Object Identification in Offline Videos

Besides real-time object identification, FindFace Multi allows for offline video processing. This functionality has a wide range of possible applications, among which the most common case is object detection and recognition in archived videos.

In this chapter:

Video File Formats

FindFace Multi supports a wide variety of file formats depending on the acceleration type (CPU or GPU).

Both CPU- and GPU-accelerated instances support all FFMPEG codecs. In addition to that, the following codecs are supported:

  • CPU-based acceleration: flv (both as a codec and as a container), h263, h264, h265, mjpeg, vp8, vp9, mpeg1video, mpeg2video, msmpeg4v2, msmpeg4v3

  • GPU-based acceleration: mjpeg, h264, h265, vp9 and others, depending on the list of codecs supported by the used video card. Apart from that, for GPU-accelerated instances the CPU-based acceleration can be enabled, thus adding flv support, which is not available by default.

Process Video File

Important

Before the video processing, the following prep work is required:

  1. Designate a camera group to which the system will attribute the object recognition events from the video.

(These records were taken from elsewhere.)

[src/rtl/cv32e40p_x_wb_arbiter.sv]
// Purpose: shares register-file write port A between the WB stage and x-interface results, buffering results in a FIFO.
// Latency: 0 cycles for a bypassed result (FIFO empty, port free), >= 1 cycle once a result is buffered.
// Backpressure: x_result_ready_o = (count < DEPTH); the WB stage holds when core_wb_stall_o = 1.
//
// Optional feature macro: COREVXIF_WB_STARVE_EN. When defined, a starve counter forces the FIFO head
// onto the port after STARVE_LIMIT consecutive lost cycles. When undefined, the core always wins.
//
// Ports:
//   clk_i, rst_ni                        clock, asynchronous active-low reset
//   core_we_i/core_waddr_i/core_wdata_i  WB stage write request
//   x_result_*                           coprocessor result channel (valid/ready)
//   rf_we_o/rf_waddr_o/rf_wdata_o        register-file write port A
//   x_rvalid_o/x_rwaddr_o                scoreboard clear towards the dispatcher
//   core_wb_stall_o                      WB write deferred this cycle
//   x_pending_o                          result FIFO non-empty
module cv32e40p_x_wb_arbiter #(
    parameter int DEPTH        = 2,
    parameter int STARVE_LIMIT = 4
) (
    input  logic        clk_i,
    input  logic        rst_ni,
    input  logic        core_we_i,
    input  logic [4:0]  core_waddr_i,
    input  logic [31:0] core_wdata_i,
    input  logic        x_result_valid_i,
    output logic        x_result_ready_o,
    input  logic [4:0]  x_result_rd_i,
    input  logic [31:0] x_result_data_i,
    input  logic        x_result_we_i,
    output logic        rf_we_o,
    output logic [4:0]  rf_waddr_o,
    output logic [31:0] rf_wdata_o,
    output logic        x_rvalid_o,
    output logic [4:0]  x_rwaddr_o,
    output logic        core_wb_stall_o,
    output logic        x_pending_o
);

    localparam int PW = (DEPTH > 1) ? $clog2(DEPTH) : 1;
    localparam int CW = $clog2(DEPTH + 1);

    if (DEPTH < 2 || (DEPTH & (DEPTH - 1)) != 0) begin : g_bad_depth
        $error("DEPTH must be a power of two and at least 2");
    end
    if (STARVE_LIMIT < 1) begin : g_bad_limit
        $error("STARVE_LIMIT must be at least 1");
    end

    typedef struct packed {
        logic [4:0]  rd;
        logic [31:0] data;
    } res_t;

    res_t          fifo_mem [DEPTH];
    logic [PW-1:0] wptr;
    logic [PW-1:0] rptr;
    logic [CW-1:0] count;

    logic empty;
    logic accept;
    logic x_ok;
    logic pop;
    logic bypass;
    logic push;
    logic x_grant;
    logic force_grant;
    res_t head;

    assign empty            = (count == '0);
    assign x_result_ready_o = (count < CW'(DEPTH));
    assign x_pending_o      = ~empty;
    assign head             = fifo_mem[rptr];

    // x side may take the port when the core is idle or starvation forces it.
    assign accept  = x_result_valid_i & x_result_ready_o;
    assign x_ok    = ~core_we_i | force_grant;
    assign pop     = ~empty & x_ok;
    // Bypass only with an empty FIFO so results never overtake buffered ones.
    assign bypass  = empty & accept & x_result_we_i & x_ok;
    assign push    = accept & x_result_we_i & ~bypass;
    assign x_grant = pop | bypass;

`ifdef COREVXIF_WB_STARVE_EN
    localparam int SW = $clog2(STARVE_LIMIT + 1);
    logic [SW-1:0] starve_cnt;

    assign force_grant     = (starve_cnt == SW'(STARVE_LIMIT));
    assign core_wb_stall_o = core_we_i & x_grant;

    always_ff @(posedge clk_i or negedge rst_ni) begin
        if (!rst_ni) begin
            starve_cnt <= '0;
        end else if (x_grant) begin
            starve_cnt <= '0;
        end else if (~empty && core_we_i && !force_grant) begin
            starve_cnt <= starve_cnt + SW'(1);
        end
    end
`else
    assign force_grant     = 1'b0;
    assign core_wb_stall_o = 1'b0;
`endif

    always_comb begin
        rf_we_o    = 1'b0;
        rf_waddr_o = '0;
        rf_wdata_o = '0;
        x_rvalid_o = 1'b0;
        x_rwaddr_o = '0;
        if (pop) begin
            rf_we_o    = 1'b1;
            rf_waddr_o = head.rd;
            rf_wdata_o = head.data;
            x_rvalid_o = 1'b1;
            x_rwaddr_o = head.rd;
        end else if (bypass) begin
            rf_we_o    = 1'b1;
            rf_waddr_o = x_result_rd_i;
            rf_wdata_o = x_result_data_i;
            x_rvalid_o = 1'b1;
            x_rwaddr_o = x_result_rd_i;
        end else if (core_we_i) begin
            rf_we_o    = 1'b1;
            rf_waddr_o = core_waddr_i;
            rf_wdata_o = core_wdata_i;
        end
    end

    always_ff @(posedge clk_i or negedge rst_ni) begin
        if (!rst_ni) begin
            wptr  <= '0;
            rptr  <= '0;
            count <= '0;
        end else begin
            if (push) begin
                wptr <= wptr + PW'(1);
            end
            if (pop) begin
                rptr <= rptr + PW'(1);
            end
            if (push && !pop) begin
                count <= count + CW'(1);
            end else if (pop && !push) begin
                count <= count - CW'(1);
            end
        end
    end

    // Storage carries no reset: entries are only read when count says they are valid.
    always_ff @(posedge clk_i) begin
        if (push) begin
            fifo_mem[wptr] <= '{rd: x_result_rd_i, data: x_result_data_i};
        end
    end

endmodule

The Video archive default camera group is perfect for this task. You can also create a new camera group with basic settings specifically for this video file.

  2. Assign the designated camera group to all watch lists you want to monitor when processing the video.

video_list_en

To identify objects in an offline video, do the following:

  1. Create a video in FindFace Multi by uploading it from a file or online storage/cloud. To do so, navigate to the Videos tab.

  2. Click +.

    create_video_en

  3. Specify the video name.

    video_upload_en

  4. Specify a URL in online storage, or select a file.

  5. Click Upload.

  6. After the video is uploaded, navigate to the Parameters tab. Specify parameters of video processing:

    video_parameters_en

    • Indicate the camera group you have designated prior. (Optional) Select a camera within that camera group to tag the object recognition events from this video more precisely.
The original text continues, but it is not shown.